Preparation and properties of polyurethane-modified epoxy cured in different simulated gravity environments

Great attention has been paid to the composites with interpenetrating polymer networks (IPNs) because of their special performance. However, the influence of sedimentation and convection from different gravity environments on the formation of IPNs and the properties of IPNs blends has received little attention. To understand their influence, environments with different gravity accelerations of 0g, 1g, and 2g were simulated with a superconducting magnet, and tests, including differential scanning calorimetry (DSC), dynamic mechanical analysis (DMA), coefficient of thermal expansion (CTE), scanning electron microscopy, and three-point bending, of the IPNs blends cured in different gravity environments were conducted and analyzed. Fourier transform infrared spectroscopy, DSC, and DMA proved the formation of IPNs during the reaction between the polyurethane prepolymer (PUP) and epoxy resin (E51). The curves of DSC also certified the differences in the curing degree between the different parts along the direction of gravity of a sample. With the increase of mass fraction of PUP, the change trends of the storage modulus presented a linear decrease when samples cured in microgravity environment, but presented a parabolic trend when samples were cured in terrestrial environment. The damping properties of samples cured in simulated microgravity environments are better than those cured in terrestrial environment.

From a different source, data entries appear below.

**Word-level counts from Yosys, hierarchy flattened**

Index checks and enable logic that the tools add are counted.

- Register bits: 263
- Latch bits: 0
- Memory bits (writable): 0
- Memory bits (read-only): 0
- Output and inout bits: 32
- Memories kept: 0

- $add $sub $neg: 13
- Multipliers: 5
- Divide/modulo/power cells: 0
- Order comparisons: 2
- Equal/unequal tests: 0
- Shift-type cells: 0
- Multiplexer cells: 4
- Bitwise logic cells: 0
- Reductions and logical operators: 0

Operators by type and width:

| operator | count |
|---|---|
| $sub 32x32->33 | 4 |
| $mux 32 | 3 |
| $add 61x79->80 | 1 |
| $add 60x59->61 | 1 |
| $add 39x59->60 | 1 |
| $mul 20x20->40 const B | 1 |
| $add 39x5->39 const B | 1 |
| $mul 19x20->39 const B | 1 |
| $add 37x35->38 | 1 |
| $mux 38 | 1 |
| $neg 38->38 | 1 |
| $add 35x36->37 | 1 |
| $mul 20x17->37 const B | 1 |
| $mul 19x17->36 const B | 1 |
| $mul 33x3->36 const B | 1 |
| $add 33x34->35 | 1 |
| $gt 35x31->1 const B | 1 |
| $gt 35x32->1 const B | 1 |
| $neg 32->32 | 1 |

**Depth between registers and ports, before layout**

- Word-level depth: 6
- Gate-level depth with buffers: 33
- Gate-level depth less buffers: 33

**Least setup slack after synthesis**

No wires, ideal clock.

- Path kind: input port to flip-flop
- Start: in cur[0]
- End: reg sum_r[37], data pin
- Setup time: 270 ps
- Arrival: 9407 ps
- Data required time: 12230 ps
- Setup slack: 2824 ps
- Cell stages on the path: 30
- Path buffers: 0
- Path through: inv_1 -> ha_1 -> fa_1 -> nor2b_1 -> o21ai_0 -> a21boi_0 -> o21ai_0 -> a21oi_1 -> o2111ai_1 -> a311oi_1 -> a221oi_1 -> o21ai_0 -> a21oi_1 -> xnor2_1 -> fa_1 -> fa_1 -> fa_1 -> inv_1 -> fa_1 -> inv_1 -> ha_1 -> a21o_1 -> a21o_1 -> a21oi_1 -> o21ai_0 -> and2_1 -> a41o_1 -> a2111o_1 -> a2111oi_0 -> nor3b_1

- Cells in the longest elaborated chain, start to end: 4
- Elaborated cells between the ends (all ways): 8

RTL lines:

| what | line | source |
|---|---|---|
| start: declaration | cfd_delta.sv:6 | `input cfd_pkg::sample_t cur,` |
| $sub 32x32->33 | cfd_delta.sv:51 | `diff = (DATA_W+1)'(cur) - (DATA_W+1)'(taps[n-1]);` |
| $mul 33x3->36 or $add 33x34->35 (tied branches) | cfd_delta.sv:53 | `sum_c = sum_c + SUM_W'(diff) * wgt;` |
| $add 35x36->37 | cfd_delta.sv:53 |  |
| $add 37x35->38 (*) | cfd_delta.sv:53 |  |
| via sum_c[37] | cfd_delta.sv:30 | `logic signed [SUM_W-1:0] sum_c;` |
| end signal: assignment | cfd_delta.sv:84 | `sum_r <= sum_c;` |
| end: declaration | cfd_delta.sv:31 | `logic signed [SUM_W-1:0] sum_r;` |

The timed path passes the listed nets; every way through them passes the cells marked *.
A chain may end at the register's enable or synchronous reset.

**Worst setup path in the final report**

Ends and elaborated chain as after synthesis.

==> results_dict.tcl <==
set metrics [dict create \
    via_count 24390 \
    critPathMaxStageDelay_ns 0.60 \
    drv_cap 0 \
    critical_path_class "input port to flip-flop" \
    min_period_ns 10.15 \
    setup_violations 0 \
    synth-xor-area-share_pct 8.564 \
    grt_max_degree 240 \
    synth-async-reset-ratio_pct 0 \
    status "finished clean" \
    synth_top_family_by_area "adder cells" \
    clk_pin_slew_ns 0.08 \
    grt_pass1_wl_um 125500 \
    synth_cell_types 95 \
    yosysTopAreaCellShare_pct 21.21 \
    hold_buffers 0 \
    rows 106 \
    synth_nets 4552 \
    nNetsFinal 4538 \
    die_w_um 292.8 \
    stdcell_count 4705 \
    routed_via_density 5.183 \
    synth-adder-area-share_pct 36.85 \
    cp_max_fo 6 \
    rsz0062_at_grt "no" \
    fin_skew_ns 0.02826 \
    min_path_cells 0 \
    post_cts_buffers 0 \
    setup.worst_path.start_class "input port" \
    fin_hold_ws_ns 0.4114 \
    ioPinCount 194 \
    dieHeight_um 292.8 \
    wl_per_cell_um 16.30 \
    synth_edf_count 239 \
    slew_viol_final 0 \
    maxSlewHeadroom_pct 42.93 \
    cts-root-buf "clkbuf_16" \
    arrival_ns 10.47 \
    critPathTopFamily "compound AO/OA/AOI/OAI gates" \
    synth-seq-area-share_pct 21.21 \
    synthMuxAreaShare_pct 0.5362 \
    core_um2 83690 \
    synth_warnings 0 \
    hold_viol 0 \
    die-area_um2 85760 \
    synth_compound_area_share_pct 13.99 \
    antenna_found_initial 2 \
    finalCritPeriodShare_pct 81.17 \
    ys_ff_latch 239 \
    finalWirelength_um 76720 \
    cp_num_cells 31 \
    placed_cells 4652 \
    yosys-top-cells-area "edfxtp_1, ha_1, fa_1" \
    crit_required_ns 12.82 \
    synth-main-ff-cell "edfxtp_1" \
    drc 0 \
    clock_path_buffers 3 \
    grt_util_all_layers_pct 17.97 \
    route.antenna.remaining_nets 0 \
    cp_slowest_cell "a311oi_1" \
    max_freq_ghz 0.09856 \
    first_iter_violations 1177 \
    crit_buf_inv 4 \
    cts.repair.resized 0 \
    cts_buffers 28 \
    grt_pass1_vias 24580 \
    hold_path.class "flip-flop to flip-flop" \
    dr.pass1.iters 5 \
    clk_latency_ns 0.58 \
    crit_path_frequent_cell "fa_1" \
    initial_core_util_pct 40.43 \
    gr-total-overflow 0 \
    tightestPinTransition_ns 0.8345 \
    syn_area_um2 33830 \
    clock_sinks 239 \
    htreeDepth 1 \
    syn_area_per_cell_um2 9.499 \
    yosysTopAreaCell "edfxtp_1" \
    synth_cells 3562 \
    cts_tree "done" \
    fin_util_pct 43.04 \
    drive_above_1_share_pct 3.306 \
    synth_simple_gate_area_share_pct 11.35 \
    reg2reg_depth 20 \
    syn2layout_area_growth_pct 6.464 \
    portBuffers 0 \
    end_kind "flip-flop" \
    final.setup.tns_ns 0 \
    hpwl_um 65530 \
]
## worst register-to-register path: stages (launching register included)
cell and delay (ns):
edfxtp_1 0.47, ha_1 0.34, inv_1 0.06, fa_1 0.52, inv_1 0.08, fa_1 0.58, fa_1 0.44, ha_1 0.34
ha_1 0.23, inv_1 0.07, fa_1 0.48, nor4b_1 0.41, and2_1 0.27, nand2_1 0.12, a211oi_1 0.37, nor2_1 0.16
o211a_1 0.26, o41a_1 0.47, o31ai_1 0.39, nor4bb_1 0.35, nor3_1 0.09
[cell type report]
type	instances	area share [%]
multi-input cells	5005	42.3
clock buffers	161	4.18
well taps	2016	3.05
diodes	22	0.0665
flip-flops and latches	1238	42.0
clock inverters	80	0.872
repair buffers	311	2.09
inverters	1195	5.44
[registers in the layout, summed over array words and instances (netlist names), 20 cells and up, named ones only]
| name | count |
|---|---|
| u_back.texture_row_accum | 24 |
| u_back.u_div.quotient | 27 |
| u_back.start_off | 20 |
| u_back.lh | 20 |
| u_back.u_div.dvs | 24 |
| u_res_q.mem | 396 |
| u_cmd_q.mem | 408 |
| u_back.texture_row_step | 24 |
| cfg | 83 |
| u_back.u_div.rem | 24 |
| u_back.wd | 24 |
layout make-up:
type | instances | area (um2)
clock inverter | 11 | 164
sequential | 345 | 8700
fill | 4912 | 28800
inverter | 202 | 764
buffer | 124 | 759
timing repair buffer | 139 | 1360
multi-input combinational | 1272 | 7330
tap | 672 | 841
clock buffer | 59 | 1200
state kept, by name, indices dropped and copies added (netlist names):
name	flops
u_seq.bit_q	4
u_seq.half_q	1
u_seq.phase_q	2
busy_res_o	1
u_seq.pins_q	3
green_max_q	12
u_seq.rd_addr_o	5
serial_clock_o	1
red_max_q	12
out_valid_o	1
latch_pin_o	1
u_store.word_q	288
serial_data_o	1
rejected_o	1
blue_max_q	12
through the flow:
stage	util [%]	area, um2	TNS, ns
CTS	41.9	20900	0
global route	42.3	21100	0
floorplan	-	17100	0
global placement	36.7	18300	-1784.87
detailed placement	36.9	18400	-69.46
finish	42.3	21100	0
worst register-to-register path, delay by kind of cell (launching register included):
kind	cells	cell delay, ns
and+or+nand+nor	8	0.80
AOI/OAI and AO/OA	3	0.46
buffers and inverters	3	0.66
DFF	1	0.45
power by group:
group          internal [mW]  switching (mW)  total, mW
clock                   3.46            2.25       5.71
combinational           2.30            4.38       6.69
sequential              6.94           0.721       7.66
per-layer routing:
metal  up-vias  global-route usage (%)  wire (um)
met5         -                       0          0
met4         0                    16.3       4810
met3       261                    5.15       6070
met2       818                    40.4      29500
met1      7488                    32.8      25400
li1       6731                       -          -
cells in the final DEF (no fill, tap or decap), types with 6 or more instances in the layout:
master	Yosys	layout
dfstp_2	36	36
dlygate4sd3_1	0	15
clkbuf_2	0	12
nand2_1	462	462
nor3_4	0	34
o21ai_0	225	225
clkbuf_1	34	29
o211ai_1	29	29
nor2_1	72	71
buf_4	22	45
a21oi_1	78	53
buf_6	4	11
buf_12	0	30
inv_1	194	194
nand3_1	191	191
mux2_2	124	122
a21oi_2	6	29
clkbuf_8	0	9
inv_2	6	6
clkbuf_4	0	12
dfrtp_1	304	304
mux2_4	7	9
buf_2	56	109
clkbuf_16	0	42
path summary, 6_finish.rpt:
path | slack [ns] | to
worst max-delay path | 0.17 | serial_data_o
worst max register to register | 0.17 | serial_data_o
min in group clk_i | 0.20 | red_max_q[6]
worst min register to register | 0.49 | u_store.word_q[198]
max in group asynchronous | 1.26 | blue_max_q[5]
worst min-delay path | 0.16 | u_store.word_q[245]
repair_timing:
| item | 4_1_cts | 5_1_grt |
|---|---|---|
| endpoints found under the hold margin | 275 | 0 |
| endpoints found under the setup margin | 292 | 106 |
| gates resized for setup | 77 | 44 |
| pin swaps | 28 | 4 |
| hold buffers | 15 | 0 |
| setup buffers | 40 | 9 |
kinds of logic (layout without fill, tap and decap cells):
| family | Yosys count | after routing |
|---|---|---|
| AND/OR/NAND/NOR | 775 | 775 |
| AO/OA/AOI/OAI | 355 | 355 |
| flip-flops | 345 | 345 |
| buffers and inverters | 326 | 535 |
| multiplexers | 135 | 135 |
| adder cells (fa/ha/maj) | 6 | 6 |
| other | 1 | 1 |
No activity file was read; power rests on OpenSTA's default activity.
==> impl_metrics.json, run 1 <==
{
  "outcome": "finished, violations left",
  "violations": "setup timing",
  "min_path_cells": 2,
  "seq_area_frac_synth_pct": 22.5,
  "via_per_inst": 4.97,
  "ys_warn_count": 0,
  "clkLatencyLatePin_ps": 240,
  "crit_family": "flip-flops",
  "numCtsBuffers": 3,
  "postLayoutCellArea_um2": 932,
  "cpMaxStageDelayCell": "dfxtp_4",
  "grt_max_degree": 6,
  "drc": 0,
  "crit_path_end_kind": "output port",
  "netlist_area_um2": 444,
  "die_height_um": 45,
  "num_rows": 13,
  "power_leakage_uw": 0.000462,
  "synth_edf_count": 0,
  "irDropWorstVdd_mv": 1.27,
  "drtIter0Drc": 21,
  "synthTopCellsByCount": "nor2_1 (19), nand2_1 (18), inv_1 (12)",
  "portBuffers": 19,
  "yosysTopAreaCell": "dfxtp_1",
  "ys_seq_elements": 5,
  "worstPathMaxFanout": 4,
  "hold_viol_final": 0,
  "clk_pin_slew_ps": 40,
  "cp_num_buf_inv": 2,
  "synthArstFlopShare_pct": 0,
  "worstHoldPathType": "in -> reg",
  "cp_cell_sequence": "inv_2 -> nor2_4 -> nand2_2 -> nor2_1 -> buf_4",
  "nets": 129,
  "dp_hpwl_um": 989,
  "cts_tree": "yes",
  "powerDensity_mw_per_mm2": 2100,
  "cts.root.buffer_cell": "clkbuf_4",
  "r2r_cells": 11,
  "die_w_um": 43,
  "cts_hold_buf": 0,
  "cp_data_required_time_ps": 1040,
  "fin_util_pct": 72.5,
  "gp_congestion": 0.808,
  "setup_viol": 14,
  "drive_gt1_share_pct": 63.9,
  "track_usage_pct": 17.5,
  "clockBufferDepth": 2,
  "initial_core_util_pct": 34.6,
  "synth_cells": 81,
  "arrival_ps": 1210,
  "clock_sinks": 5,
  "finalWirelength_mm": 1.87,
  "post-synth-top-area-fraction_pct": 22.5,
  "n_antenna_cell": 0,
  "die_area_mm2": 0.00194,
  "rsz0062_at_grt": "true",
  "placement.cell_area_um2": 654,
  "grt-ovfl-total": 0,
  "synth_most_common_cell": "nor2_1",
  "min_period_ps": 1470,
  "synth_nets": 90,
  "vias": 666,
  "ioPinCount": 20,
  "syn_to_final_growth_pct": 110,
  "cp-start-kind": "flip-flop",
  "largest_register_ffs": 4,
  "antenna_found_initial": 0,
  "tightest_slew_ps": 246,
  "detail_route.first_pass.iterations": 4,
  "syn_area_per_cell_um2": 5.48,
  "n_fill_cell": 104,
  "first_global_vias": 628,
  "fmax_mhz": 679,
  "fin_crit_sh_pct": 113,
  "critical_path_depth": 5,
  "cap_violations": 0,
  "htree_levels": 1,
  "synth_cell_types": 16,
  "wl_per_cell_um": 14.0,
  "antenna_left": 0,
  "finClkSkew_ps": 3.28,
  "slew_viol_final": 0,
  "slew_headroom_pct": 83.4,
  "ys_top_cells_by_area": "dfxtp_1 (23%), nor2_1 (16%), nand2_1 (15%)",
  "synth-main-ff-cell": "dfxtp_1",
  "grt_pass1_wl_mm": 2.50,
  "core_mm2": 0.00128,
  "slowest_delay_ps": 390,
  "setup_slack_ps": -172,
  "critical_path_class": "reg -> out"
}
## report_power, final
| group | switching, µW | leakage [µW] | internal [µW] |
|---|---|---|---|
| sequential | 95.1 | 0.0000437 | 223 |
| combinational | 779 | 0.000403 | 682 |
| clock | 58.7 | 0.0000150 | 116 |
## config.mk

```make
export PLATFORM = sky130hd
export DESIGN_NAME = srv_isqrt
export DESIGN_NICKNAME = d
export VERILOG_FILES = /design/src/srv_isqrt.sv
export SDC_FILE = /design/constraint.sdc
export NUM_CORES = 2
export LEC_CHECK = 0
export ABC_AREA = 1
export BUFFER_PORTS_ARGS = -buffer_cell sky130_fd_sc_hd__buf_2
export CORE_ASPECT_RATIO = 1.2
export CORE_MARGIN = 1
export CORE_UTILIZATION = 25
export DETAILED_ROUTE_END_ITERATION = 7
export SLEW_MARGIN = 20
export SYNTH_ARGS = -nofsm -noshare
export SYNTH_HDL_FRONTEND = slang
export SYNTH_SLANG_ARGS = --single-unit
```

## constraint.sdc

```tcl
create_clock -name clock -period 4.52 [get_ports clock]
set_input_delay 0.226 -clock clock [delete_from_list [all_inputs] [get_ports clock]]
set_output_delay 0.226 -clock clock [all_outputs]
set_load 0.05 [all_outputs]
```

## src/srv_isqrt.sv

```systemverilog
// Pipelined integer square root, one root bit per register stage, with side payload.
module srv_isqrt #(
   parameter int XW = 56,
   parameter int PW = 1
) (
   input  logic             clock,
   input  logic             reset,
   input  logic             en,
   input  logic             in_vld,
   input  logic [XW-1:0]    in_x,
   input  logic [PW-1:0]    in_pay,
   output logic             out_vld,
   output logic [XW/2-1:0]  out_root,
   output logic [PW-1:0]    out_pay
);

   localparam int RW = XW / 2;
   localparam int TW = XW + 1;

   logic          vld_ff  [RW];
   logic [TW-1:0] rem_ff  [RW];
   logic [RW-1:0] root_ff [RW];
   logic [PW-1:0] pay_ff  [RW];

   for (genvar i = 0; i < RW; i++) begin : g_stage
      localparam int B = RW - 1 - i;
      logic          vld_i;
      logic [TW-1:0] rem_i;
      logic [RW-1:0] root_i;
      logic [PW-1:0] pay_i;
      logic [TW-1:0] test;
      logic          ge;

      if (i == 0) begin : g_first
         assign vld_i  = in_vld;
         assign rem_i  = TW'(in_x);
         assign root_i = '0;
         assign pay_i  = in_pay;
      end else begin : g_next
         assign vld_i  = vld_ff[i-1];
         assign rem_i  = rem_ff[i-1];
         assign root_i = root_ff[i-1];
         assign pay_i  = pay_ff[i-1];
      end

      // (r + 2^b)^2 - r^2 = r * 2^(b+1) + 2^(2b)
      assign test = (TW'(root_i) << (B + 1)) + (TW'(1) << (2 * B));
      assign ge   = rem_i >= test;

      always_ff @(posedge clock) begin
         if (reset) begin
            vld_ff[i] <= 1'b0;
         end else if (en) begin
            vld_ff[i] <= vld_i;
         end
      end

      always_ff @(posedge clock) begin
         if (en) begin
            rem_ff[i]  <= ge ? rem_i - test : rem_i;
            root_ff[i] <= ge ? (root_i | (RW'(1) << B)) : root_i;
            pay_ff[i]  <= pay_i;
         end
      end
   end

   assign out_vld  = vld_ff[RW-1];
   assign out_root = root_ff[RW-1];
   assign out_pay  = pay_ff[RW-1];

endmodule

```

==> results.cfg <==
[status]
status = finished, final reports clean

[detailed_routing]
drt_iter0_markers = 5334
dr.pass1.iters = 6
num_vias = 90790
avgRoutedWirePerCell_um = 20.73
wl_um = 423600
via_per_inst = 4.443
ant_nets = 0
drc = 0

[synth]
synth_area_mm2 = 0.1150
yosys.area.top_type = edfxtp_1
yosysSeqAreaShare_pct = 52.26
syn-mean-instance-area_um2 = 8.352
ys_types = 56
synth-seq-cells = 2001
synth_nets = 14260
synth_area_leaders = edfxtp_1 52%, nand2_1 15%, inv_1 7.5%
synth_top_area_share_pct = 52.26
yosysWarnings = 0
synth_cells = 13770

[critical_path]
r2r_setup_slack_ns = 0.34
max_stage_delay_ns = 0.63
reg2reg_depth = 11
start_kind = flip-flop
timing.rr.start = root_ff[0][391]
crit_top_cell = nand2_1
slowest_stage = nor3_1
path_cells = inv_1 > ha_1 > nand2_1 > nor2_1 > nand2_1 > nor3_1 > nand2_1 > nand3_1 > inv_2 > nand2_1 > nand2_1
worstPathArrival_ns = 4.80
path_class = flip-flop to flip-flop
required_ns = 5.14
r2r_end = rem_ff[14][34]
end_kind = flip-flop
critPathMaxFanout = 19

[sta]
fin_crit_sh_pct = 92.50
clock_skew_ns = 0.1704
max_freq_mhz = 239.2
final.setup.worst_slack_ns = 0.3389
holdWs_ns = 0.1108
rsz0062_at_grt = false
drv_slew = 0
max_slew.worst_pin.slew_ns = 1.221
min_period_ns = 4.181
final_hold_viol_count = 0
max_slew_margin_pct = 18.27
setup_viol = 0
setup_tns_ns = 0

[cells_and_area]
seqCellArea_mm2 = 0.06009
nNetsFinal = 14710
syn2layout_area_growth_pct = 14.72
fill_cells = 48770
final_cells = 20440
layout_common_cells = 4580 x nand2_1, 2301 x inv_1, 2001 x edfxtp_1
mostFrequentLayoutCell = nand2_1
multiInputGateArea_mm2 = 0.04543
final_layout_size_suffix_gt1_share_pct = 5.819

[placement]
io_buffer_count = 90
dp_slack_ns = 0.3119
gp_congestion = 0.9851
dp.cells = 19910
dp_hpwl_um = 350700

[run]
drv_cap = 0

[hold_path]
min_to = rem_ff[0][40]
hold_depth = 2
min_from = in_x[40]
hold_class = input pin to flip-flop

[floorplanning]
core_area_mm2 = 0.4577
initial_core_util_pct = 25.12
ios = 91
die_h_um = 744.9
die_area_mm2 = 0.4626
row_count = 272
die_w_um = 621.1

[clocking]
clkSlewWorstSetupHoldPaths_ns = 0.06
root_buffer = clkbuf_16
cts.sinks = 2001
cts_tree = done
clk_latency_ns = 1.01
cts_buffers = 223
cts_buffer_depth = 4
post-cts-setup-buffer-count = 0
htreeDepth = 4

[power_and_ir_drop]
ir_drop_mv = 0.3980
p_leak_nw = 56.99
p_per_area_mw_per_mm2 = 449.7

[global_route]
grt.total_usage_pct = 17.81
grt_overflow = 0
grt_pass1_vias = 92690
grt_pass1_wl_um = 602500
antenna_found_initial = 4
grt_max_degree = 159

With the increase in the simulated acceleration of gravity, the diameter of dispersed phase in a sea-island structure increased, but their number decreased and the bending stress and CTE of the IPN blends all decreased. These results show the formation of IPNs was affected by different gravity values, and the thermal and mechanical properties of the IPN composites were influenced by the changed IPN components. (c) 2015 Wiley Periodicals, Inc. J. Appl. Polym. Sci. 2015, 132, 42063.